Clearly the mythology surrounding Jesus, Buddha and Mohammed make them difficult role models to emulate, but if a B-grade science fiction writer can start his own religion in our own life times then you can do it too. So here are my tips on how to start your own successful religion:
Endow Yourself With Divinity
Nobody argues with God. Well, nobody that you need to worry about anyway. So if you want to start a religion, you need to claim some divinity for yourself. The simplest way to do this is to just outright claim to be the messiah from some ancient religion; but many have tried this and failed. A more effective way is to make ambiguous statements like “I am who I am”, and let your followers fill in the blanks. They’ll feel very smart for having worked out that you’re divine before everyone else, and will spend the rest of their lives spreading your gospel for you thus saving you a great deal of time and effort.
Claiming divine inspiration is important so that when you are questioned by the unbelievers down the track you have something to fall back on. Stories of archangels can come in handy for this, and stone tablets engraved with divine teachings have paved the way before you for centuries. More recently, golden tablets have come into vogue. Never mind that the alleged tablets always go missing; that just adds to the intrigue that helps keep your new belief system alive.

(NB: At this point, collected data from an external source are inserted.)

**config.mk**
```make
export PLATFORM = sky130hd
export DESIGN_NAME = jrs_div_pipe
export DESIGN_NICKNAME = d
export VERILOG_FILES = /design/src/jrs_pkg.sv /design/src/jrs_div_pipe.sv
export SDC_FILE = /design/constraint.sdc
export NUM_CORES = 2
export LEC_CHECK = 0
export ABC_AREA = 0
export BUFFER_PORTS_ARGS = -buffer_cell sky130_fd_sc_hd__buf_2
export CAP_MARGIN = 5
export CORE_ASPECT_RATIO = 1.75
export CORE_UTILIZATION = 50
export DETAILED_ROUTE_END_ITERATION = 10
export PLACE_DENSITY = 0.66
export RECOVER_POWER = 100
export SLEW_MARGIN = 20
export SYNTH_ARGS = -nofsm -noshare
export SYNTH_HDL_FRONTEND = slang
export SYNTH_SLANG_ARGS = --single-unit
```
**constraint.sdc**
```tcl
create_clock -name clk -period 3.9 [get_ports clk]
set_input_delay 0.975 -clock clk [delete_from_list [all_inputs] [get_ports clk]]
set_output_delay 0.975 -clock clk [all_outputs]
set_load 0.05 [all_outputs]
```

Create A Believable Doctrine
In philosophy, an idea needs to be logical in order to survive. In science, it needs to be testable. But in religion, it only needs to be believable; and the minimum standard required for that is considerably lower than you might first think. Remember to offer your new believers something of immediate value that humans crave, such as a sense of community and a way of dealing with their more troubling emotions.
Keep your kookiest ideas for your privileged inner circle. Once your believers are hooked into your mindset of unlimited possibility, eternal life and the potential for relief from their mental suffering, you can leave it until say level 4 to tell them that the earth was in fact populated by aliens from an exploding volcano.
Your doctrine doesn’t need to make logical sense; it just needs to be believable. In fact, too much logical sense can destroy the mind-fracturing hypnotic trance you want your believers in. You want some inconsistency in your doctrine in order to keep theologians speculating and arguing over for centuries to come.
Maintain An Air Of Mystery
People are fascinated by mystery. They want to know. They want answers. Once they have them though, they stop asking questions. Or rather, they’ll stop asking you. If you want your new religion to flourish you need to provide just enough facts to hook your believers in, but maintain an air of mystery that keeps them curious so they have to keep coming back for more. If you start pointing out too early in the piece basic facts like that the meaning of your life is whatever you choose it to be, or that so-called spiritual experiences are really just intense emotional reactions in our subconscious, you’ll just ruin it for everybody.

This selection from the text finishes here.